Teresa van Avila, vijfhonderd jaar geleden geboren, is voor Rooms-Katholieken een grote heilige. In 1970 kreeg ze als eerste vrouw van de paus de status van kerkleraar. Voor een Hollandse protestant is ze wel erg Spaans, erg Rooms en erg non. Haar Spaanse koningen bestreden noordelijk de Reformatie en de Nederlandse opstand met legers en brandstapels. En wat moet je van haar mystieke visioenen denken? Bernini heeft die treffend in marmer uitgedrukt, een topattractie in Rome: smachtend met de ogen dicht wordt ze in haar buik getroffen door de liefdespijl van een engel. Er was van meet af discussie over de erotische lading van haar visioenen. Haar heiligverklaring in 1622 dankte ze aan het feit dat ze volgens biografen heel ‘mannelijk’ haar hartstochten had weten te beheersen. In de negentiende eeuw vonden psychologen haar een typische hysterica, in de twintigste werd ze een feministisch icoon.

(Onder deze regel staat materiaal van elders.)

`config.mk`:
```
export PLATFORM = sky130hd
export DESIGN_NAME = c2s_vec_stage
export DESIGN_NICKNAME = d
export VERILOG_FILES = /design/src/hw/rtl/c2s_pkg.sv /design/src/hw/rtl/c2s_vec_stage.sv
export SDC_FILE = /design/constraint.sdc
export NUM_CORES = 1
export LEC_CHECK = 0
export ABC_CLOCK_PERIOD_IN_PS = 4000
export BUFFER_PORTS_ARGS = -buffer_cell sky130_fd_sc_hd__buf_2
export CORE_MARGIN = 2
export CORE_UTILIZATION = 45
export CTS_BUF_LIST = sky130_fd_sc_hd__clkbuf_8 sky130_fd_sc_hd__clkbuf_16
export CTS_CLUSTER_DIAMETER = 150
export DETAILED_ROUTE_END_ITERATION = 8
export PLACE_DENSITY_LB_ADDON = 0.12
export SYNTH_ARGS = -nofsm -noshare
export SYNTH_HDL_FRONTEND = slang
export SYNTH_SLANG_ARGS = --single-unit
```
`constraint.sdc`:
```
create_clock -name i_clk -period 4 [get_ports i_clk]
set_input_delay 0.8 -clock i_clk [delete_from_list [all_inputs] [get_ports i_clk]]
set_output_delay 0.8 -clock i_clk [all_outputs]
set_load 0.02 [all_outputs]
```
`src/hw/rtl/c2s_pkg.sv`:
```
// Shared constants and the CORDIC stage angle table for the converter.
package c2s_pkg;

    localparam int GUARD_BITS = 8;
    localparam int GROW_BITS = 4;
    localparam int ACC_BITS = 64;
    localparam int GAIN_BITS = 32;
    localparam logic [GAIN_BITS-1:0] GAIN_Q32 = 32'd2608131496;
    localparam logic [63:0] INV_TWO_PI_Q64 = 64'h28BE60DB9391054A;
    localparam logic [ACC_BITS-1:0] HALF_TURN = 64'h8000_0000_0000_0000;
    localparam logic [ACC_BITS-1:0] QUARTER_TURN = 64'h4000_0000_0000_0000;
    localparam logic [ACC_BITS-1:0] EIGHTH_TURN = 64'h2000_0000_0000_0000;

    // atan(2^-i) as a fraction of a turn, 2^64 units per turn
    function automatic logic [ACC_BITS-1:0] stage_angle(input int unsigned i);
        logic [63:0] sum;
        logic [63:0] term;
        logic [127:0] prod;
        int unsigned k;
        sum = '0;
        if (i == 0) begin
            return EIGHTH_TURN;
        end
        for (k = 0; i * (2 * k + 1) <= 62; k++) begin
            term = (64'd1 << (62 - i * (2 * k + 1))) / 64'(2 * k + 1);
            if (k[0]) begin
                sum = sum - term;
            end else begin
                sum = sum + term;
            end
        end
        prod = {64'd0, sum} * {64'd0, INV_TWO_PI_Q64};
        return prod[125:62];
    endfunction

endpackage

```
`src/hw/rtl/c2s_vec_stage.sv`:
```
// One registered CORDIC vectoring stage with valid and sideband.
module c2s_vec_stage import c2s_pkg::*; #(
    parameter int DW = 36,
    parameter int SHIFT = 0,
    parameter int SW = 8
) (
    input  logic                 i_clk,
    input  logic                 i_rst_n,
    input  logic                 i_valid,
    input  logic signed [DW-1:0] i_x,
    input  logic signed [DW-1:0] i_y,
    input  logic [ACC_BITS-1:0]  i_acc,
    input  logic [SW-1:0]        i_side,
    output logic                 o_valid,
    output logic signed [DW-1:0] o_x,
    output logic signed [DW-1:0] o_y,
    output logic [ACC_BITS-1:0]  o_acc,
    output logic [SW-1:0]        o_side
);

    localparam logic [ACC_BITS-1:0] ANGLE = stage_angle(SHIFT);

    logic                 r_valid;
    logic signed [DW-1:0] r_x, r_y, n_x, n_y;
    logic [ACC_BITS-1:0]  r_acc, n_acc;
    logic [SW-1:0]        r_side;
    logic signed [DW-1:0] xs, ys;

    assign xs = i_x >>> SHIFT;
    assign ys = i_y >>> SHIFT;

    always_comb begin
        if (!i_y[DW-1]) begin
            n_x = i_x + ys;
            n_y = i_y - xs;
            n_acc = i_acc + ANGLE;
        end else begin
            n_x = i_x - ys;
            n_y = i_y + xs;
            n_acc = i_acc - ANGLE;
        end
    end

    always_ff @(posedge i_clk) begin
        if (!i_rst_n) begin
            r_valid <= 1'b0;
        end else begin
            r_valid <= i_valid;
        end
        r_x <= n_x;
        r_y <= n_y;
        r_acc <= n_acc;
        r_side <= i_side;
    end

    assign o_valid = r_valid;
    assign o_x = r_x;
    assign o_y = r_y;
    assign o_acc = r_acc;
    assign o_side = r_side;

endmodule

```
==> results.md, run 1 <==
* Status: complete, no violations
* Slew HR at 0.620
* Internal at just over 0.003 W
* Layout Nets at 1662
* Placement Setup Slack at 0.156 ns
* Area of the die at ~22000 sq um
* Post-synth net total at between 1000 and 1500
* Synth cell types at 73
* Antenna diodes at 0
* GR Overflow Total at 0
* WL per Instance at 19.1 um
* Final min period at 3.42 ns
* Syn-to-layout area delta at 26.8%
* Max Cap Violations at 0
* Hold buffers post-CTS at 0
* WP data arrival at 3.78 ns
* Simple-gate share of the synthesized area at 0.130
* Slowest stage cell on the critical path: ha_1
* Mux share of post-synthesis cell area at 0.0185
* Mean Syn Cell Area at 8.32 sq um
* Clock root buffer: clkbuf_16
* Syn Std Cell Area at 9210 sq um
* # clock sinks at 144
* EDFF count, synth at 0
* Pwr/cell area at 430 nW/um^2
* DR vias at between 9000 and 10000
* Clk buf depth at 2
* P_leak at about 5.7 nW
* Most crowded layer after global routing: met2
* FMAX at 292 MHz
* Async S/R FF share, synth at 0
* Largest net degree at the start of global routing at 94
* Sequential area share after synthesis at 0.313
* Vias in the first global route at 8860
* PostCTS Resize Cnt at 0
* Power share of the clock group at 0.314
* Met3 usage at 0.0410
* Startpoint Class: input pin
* Post-synth top area share at 0.313
* Largest family of logic cells by synthesized area: compound AO/OA/AOI/OAI gates
* GR Util met1 at 0.373
* DIE HEIGHT at about 150 um
* Routed WL at around 32000 um
* Synthesis-stage register bit count at 144
* # DRC at 0
* Compound-Gate Fraction of Synth Area at 0.255
* Layout cells sized above 1 at 0.268
* All-Layer GR Usage at 0.290
* Synth Instances at 1107
* Flop pwr share at 0.342
* Hold Crit Class: in -> reg
* Fin. Hold Viols at 0
* Initial DRC count at 834
* Sw Ratio at 0.379
* Synth Flop Type: dfxtp_1
* Max FO, Critical Path at 12
* Critical path, cell by cell: buf_2 > inv_1 > ha_1 > nor3b_1 > o31ai_4 > a31oi_1 > o31a_1 > or4_4 > a21oi_4 > o311ai_4 > a311oi_2 > xnor2_1
* Initial core utilization at 0.457
* DRT Pass-1 Iters at 5
* Met2 GRT Util at 0.496
* Remaining antenna violation count at 0
* Avg Vias per Cell at 5.55
* Initial antenna violation count at 0
* Routability cong. at 0.949
* Xor-xnor portion of the synthesized cell area at 0.0666
* First-pass GRT wire length at 49400 um
* WP data required at 4.36 ns
* Final HPWL DP at 25900 um
* Die Wd at about 150 um
* Row count at 52
* Port bufs at 291
* Crit-path max cell delay at 0.53 ns
* Final WS setup at 0.578 ns
* # Post-CTS Setup Buffers at 0
* Core Box Area at 20200 sq um
* Fin Hold WS at 0.469 ns
* TritonCTS clock tree: built
* Clock-pin slew of the registers on the worst-case setup and hold paths at 0.08 ns
* Setup violations, final at 0
* Io pins at 292
* RSZ-0062 raised after global routing: false
* CP endpoint kind: flop
* Setup TNS Final at 0 ns
* Crit-path leading delay family: compound AO/OA/AOI/OAI gates
* Worst-Margin Slew at 0.563 ns
* Crit path buf inv count at 2
* Area leader, netlist: dfxtp_1
* Type of the worst setup path: in -> reg
* H-tree depth at 4
* Comb pwr share at 0.345
* Worst VDD drop at between 0.0002 and 0.00025 V
* Slew Viols, Final at 0
* Period utilization at 0.855
* Synth Area in Adders at 0.151
* Dominant cells by area after synthesis: dfxtp_1, ha_1, a21oi_1
* Fill cell count at a little under 2000
* Psw at approximately 0.0019 W
* CTS Buf Count at 17
* Yosys warns at 0
-- layout by cell type (no fill, tap or decap), types with 4 or more instances in the layout --
master and n:
or2_2 7, mux2i_1 17, o31a_1 6, inv_1 107
nor2_1 89, a211o_1 6, xnor2_1 63, nand3_1 17
dfxtp_1 144, clkbuf_16 17, o21bai_1 18, o211ai_1 10
o31ai_1 16, xor2_1 7, a21o_1 22, nand2_1 43
ha_1 105, a21boi_0 4, and2_1 4, inv_8 4
buf_2 291, nand4_1 15, or3_1 6, a2111oi_0 4
inv_6 5, fa_1 4, a211oi_1 12, buf_4 36
a31oi_1 11, o21a_1 12, nand2b_1 4, o41ai_1 5
o21ai_0 64, nor3_1 26, nor2b_1 14, a21oi_1 126
nor4_1 13, o221ai_1 4, o22ai_1 4
-- worst paths after layout --
path                      start        end  slack, ns  cells past startpoint
worst max-delay path     i_x[5]    o_x[28]       0.58                     12
worst min-delay path  i_acc[60]  o_acc[60]       0.47                      1
-- kinds of logic after synthesis --
| family | count (synthesis) |
|---|---|
| flip-flops | 144 |
| adder cells (fa/ha/maj) | 109 |
| XOR/XNOR | 70 |
| AND/OR/NAND/NOR | 249 |
| buffers and inverters | 159 |
| multiplexers | 17 |
| AO/OA/AOI/OAI | 359 |
-- through the flow --
step | cell area [sq um] | instances | power [W] | utilization
after floorplan | 9210 | 1107 | 0.00281 | -
after global placement | 11100 | 1657 | 0.00346 | 0.550
after detailed placement | 11100 | 1657 | 0.00346 | 0.550
after CTS | 11700 | 1689 | 0.00504 | 0.579
after global routing | 11700 | 1689 | 0.00524 | 0.579
final | 11700 | 1689 | 0.00502 | 0.579
-- routing by layer --
| metal | share of wire | wire, um |
|---|---|---|
| met4 | 0.030 | 971 |
| met1 | 0.42 | 13500 |
| met2 | 0.49 | 15600 |
| met3 | 0.066 | 2140 |
| met5 | 0 | 0 |
-- flip-flops by register name, summed over array words and instances, names as in the netlist --
name,flops
o_acc,64
o_y,36
o_x,35
o_side,8
o_valid,1
-- cell usage after synthesis, types with 5 or more instances --
cell      number
dfxtp_1      144
a21oi_1      126
inv_1        107
ha_1         105
nor2_1        89
o21ai_0       64
xnor2_1       63
nand2_1       43
clkbuf_1      32
nor3_1        26
a21o_1        22
o21bai_1      18
mux2i_1       17
nand3_1       17
o31ai_1       16
nand4_1       15
nor2b_1       14
nor4_1        13
a211oi_1      12
o21a_1        12
a31oi_1       11
buf_1         10
o211ai_1      10
or2_2          7
xor2_1         7
a211o_1        6
o31a_1         6
or3_1          6
o41ai_1        5
-- cell type report --
| type | count | area (sq um) | area share |
|---|---|---|---|
| Multi-Input combinational cell | 804 | 5720 | 0.490 |
| Sequential cell | 144 | 2880 | 0.247 |
| Timing Repair Buffer | 328 | 1750 | 0.150 |
| Clock buffer | 18 | 439 | 0.0376 |
| Inverter | 111 | 417 | 0.0357 |
| Tap cell | 270 | 338 | 0.0289 |
| Clock inverter | 14 | 136 | 0.0117 |
-- power by group through the flow --
stage / clock network, W / logic (W) / registers, W
after floorplan: 0 / 0.000797 / 0.00201
after global placement: 0 / 0.00171 / 0.00175
after detailed placement: 0 / 0.00171 / 0.00175
after CTS: 0.00160 / 0.00172 / 0.00172
after global routing: 0.00165 / 0.00185 / 0.00173
final: 0.00158 / 0.00173 / 0.00172
No activity file was read; power rests on OpenSTA's default activity.
==> run 2: changes to the inputs <==
--- a/config.mk
+++ b/config.mk
@@ -14,3 +14,3 @@
 export DETAILED_ROUTE_END_ITERATION = 8
-export PLACE_DENSITY_LB_ADDON = 0.12
+export PLACE_DENSITY = 0.79
 export SYNTH_ARGS = -nofsm -noshare
--- a/constraint.sdc
+++ b/constraint.sdc
@@ -3,2 +3,2 @@
 set_output_delay 0.8 -clock i_clk [all_outputs]
-set_load 0.02 [all_outputs]
+set_load 0.005 [all_outputs]
==> run 2 against run 1 <==
Against the previous run:
- die area unchanged
- fmax fell by 0.83%
- critical path depth is the same
- clock power barely moved
- utilization down 0.17 points
- sequential share of layout area grew 0.074 points
- wire length increased by 0.16%
- cell count is 0.30% lower
- worst hold slack worse by 0.0033 ns
- via count increased by 1.4%
- first-iteration DRC count up 37%
- global-route usage down 0.42 points
- critical endpoint is now o_x[31]
- largest power group is now registers
- highest routed layer unchanged
==> results.md, run 2 (synthesized netlist as in run 1, its figures left out) <==
* Status: complete, no violations
* Remaining antenna violation count at 0 (unchanged)
* CP endpoint kind: flop
* Max Cap Violations at 0 (unchanged)
* P_leak at 5.67 nW (-0.38%)
* Fin. Hold Viols at 0 (unchanged)
* Final cell count without fillers at 1684 (-0.30%)
* DRT Pass-1 Iters at 7 (+2)
* CTS Buf Count at 17 (unchanged)
* Setup TNS Final at 0 ns (unchanged)
* Vias in the first global route at 8861 (+0.011%)
* Worst-Margin Slew at 0.742 ns (+0.179 ns)
* Clock root buffer: clkbuf_16
* Hold Crit Class: in -> reg
* Area after DPL at 11100 sq um (-0.27%)
* GR Overflow Total at 0 (unchanged)
* First-pass GRT wire length at 48200 um (-2.3%)
* Slowest stage cell on the critical path: ha_1
* Max FO, Critical Path at 10 (-2)
* # clock sinks at 144 (unchanged)
* DIE HEIGHT at 147 um (unchanged)
* Final min period at 3.45 ns (+0.0287 ns)
* Period utilization at 0.863 (+0.00717)
* Hold endpoint: o_acc[58]
* GR Util met1 at 0.350 (-0.0229)
* Antenna diodes at 0 (unchanged)
* Initial core utilization at 0.457 (unchanged)
* # DRC at 0 (unchanged)
* Type of the worst setup path: in -> reg
* Crit-path max cell delay at 0.51 ns (-0.02 ns)
* Fin Hold WS at 0.466 ns (-0.00329 ns)
* Setup violations, final at 0 (unchanged)
* Startpoint Class: input pin
* Worst Min Path Start: i_acc[58]
* Initial DRC count at 1143 (+37%)
* WP data required at 4.33 ns (-0.03 ns)
* Largest register FFs at 64 (unchanged)
* Row count at 52 (unchanged)
* Port bufs at 291 (unchanged)
* Die Wd at 147 um (unchanged)
* WL per Instance at 19.2 um (+0.46%)
* Syn-to-layout area delta at 26.4%
* Routability cong. at 0.951 (+0.24%)
* Area of the die at 21600 sq um (unchanged)
* Most common cell after layout, fill and taps aside: buf_2
* DR vias at 9500 (+1.4%)
* Io pins at 292 (unchanged)
* WP data arrival at 3.78 ns (about the same)
* Slew HR at 0.505 (-0.115)
* Clk buf depth at 2 (unchanged)
* Clock-pin slew of the registers on the worst-case setup and hold paths at 0.08 ns (about the same)
* Slew Viols, Final at 0 (unchanged)
* Routed WL at 32300 um (+0.16%)
* # Post-CTS Setup Buffers at 0 (unchanged)
* Met3 usage at 0.0637 (+0.0227)
* Cells after DPL at 1653 (-0.24%)
* H-tree depth at 4 (unchanged)
* Layout Nets at 1658 (-0.24%)
* Avg Vias per Cell at 5.64 (+1.7%)
* Critical path, cell by cell: buf_2 > inv_1 > ha_1 > nor3b_1 > o31ai_4 > o211ai_1 > o21a_1 > a211o_1 > a21bo_2 > a41oi_1 > a22oi_1 > xnor2_1
* Core Box Area at 20200 sq um (unchanged)
* FMAX at 290 MHz (-0.83%)
* Hold buffers post-CTS at 0 (unchanged)
* Most frequent cells in the layout: buf_2, dfxtp_1, a21oi_1, inv_1, ha_1
* Pwr/cell area at 413 nW/um^2 (-4.0%)
* Worst VDD drop at 0.000283 V (+24%)
* PostCTS Resize Cnt at 0 (unchanged)
* Final HPWL DP at 25400 um (-1.8%)
* Finished Cell Area at 11600 sq um (-0.30%)
* All-Layer GR Usage at 0.286 (-0.00423)
* Layout cells sized above 1 at 0.266 (-0.00259)
* RSZ-0062 raised after global routing: false
* TritonCTS clock tree: built
* Largest net degree at the start of global routing at 62 (-34%)
* Met2 GRT Util at 0.487 (-0.00981)
* Hold Crit Depth at 1 (unchanged)
* Initial antenna violation count at 0 (unchanged)
* Most crowded layer after global routing: met2
[run 2: changes by cell type in the layout (fill, tap and decap cells not counted), sizes merged]
cell and delta:
buf -4, bufinv +1, clkbuf -1, clkinv -1
[run 2: how the worst max path moves through the flow]
stage | start | end | cells past startpoint | slack (ns)
2_1_floorplan | i_x[0] | o_x[28] | 11 | 0.63
3_3_place_gp | i_x[1] | o_x[33] | 13 | 0.18
5_1_grt | i_x[3] | o_x[33] | 13 | 0.38
6_report | i_x[5] | o_x[31] | 12 | 0.55
4_1_cts | i_x[5] | o_x[28] | 12 | 0.62
3_5_place_dp | i_x[5] | o_x[28] | 12 | 0.19
[run 2: metrics by stage]
step	utilization	worst slack, ns	total power (W)
2_1_floorplan	-	0.627	0.00256
3_3_place_gp	0.549	0.183	0.00318
3_5_place_dp	0.549	0.189	0.00319
4_1_cts	0.577	0.619	0.00482
5_1_grt	0.577	0.382	0.00502
6_report	0.577	0.549	0.00481
[run 2: worst max-delay path, delay by kind of cell]
family	cells	cell delay [ns]
buffers and inverters	2	0.14
xor gates and xnor gates	1	0.15
adders and majority gates	1	0.51
AOI/OAI and AO/OA	7	1.99
and+or+nand+nor	1	0.17
[run 2: routing by layer]
layer	vias up	part of all wire	wire [um]
met5	-	0	0
met1	4385	0.39	12700
met4	0	0.034	1110
met3	64	0.095	3060
met2	568	0.48	15400
li1	4483	-	-
[run 2: layout make-up]
cell class                      count  area (sq um)
Sequential cell                   144          2880
Multi-Input combinational cell    804          5720
Tap cell                          270           338
Fill cell                        1869          8530
Clock buffer                       17           425
Inverter                          111           417
Clock inverter                     14           145
Timing Repair Buffer              324          1720
[run 2: power breakdown]
group | total (W) | internal [W] | switching (W) | leakage [nW]
registers | 0.00172 | 0.00165 | 0.0000663 | 1.22
logic | 0.00148 | 0.000616 | 0.000860 | 4.18
clock network | 0.00161 | 0.000876 | 0.000738 | 0.272
total | 0.00481 | 0.00314 | 0.00166 | 5.67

Feit is dat ze behalve veel visioenen ook visie had en daadkrachtig leiderschap aan de dag legde. De visioenen begonnen toen ze drie jaar verlamd op bed gelegen had. Ze was een knappe jonge vrouw uit betere kringen, kleindochter van ‘conversos’: gedwongen bekeerde joden. Tegen de zin van haar vader koos ze voor het kloosterleven in plaats van het huwelijk, in een klooster dat veel vrijheden kende. Ze reisde veel rond, vooral toen de fase aanbrak dat ze tientallen kloosters stichtte. Samen met de mysticus Johannes van het Kruis werd ze namelijk pleitbezorger van een strengere naleving van de oorspronkelijke regels van de Karmel. Ze liepen tegen flink verzet op. Het middel van excommunicatie werd niet geschuwd: voor straf wekenlang geen priester voor de mis. Haar biografie staat vol met lastige mannen en listige manoeuvres om de Inquisitie te ontwijken die visionaire vrouwen wantrouwde. Maar de Ongeschoeide Karmelieten en Karmelietessen kregen een grote toestroom.
Overigens stond ze met haar mooie voeten stevig op de grond. ‘Er is een tijd voor boetedoening en een tijd voor patrijs’ (een Castiliaanse lekkernij.) In haar honderden brieven bemoeide ze zich net zo goed met huishoudelijke zaken, orde en netheid en hogere kerkpolitiek als met een ieders geestelijk leven.
Niet alleen aan visioenen en ingevingen hechtte ze grote waarde, maar ook aan de beoefening van het ‘innerlijke gebed’. Zo onttrok ze het innerlijk van zichzelf en haar zusters aan de controle van heren prelaten en machthebbers. Dus toch ook een rebelse hervormer.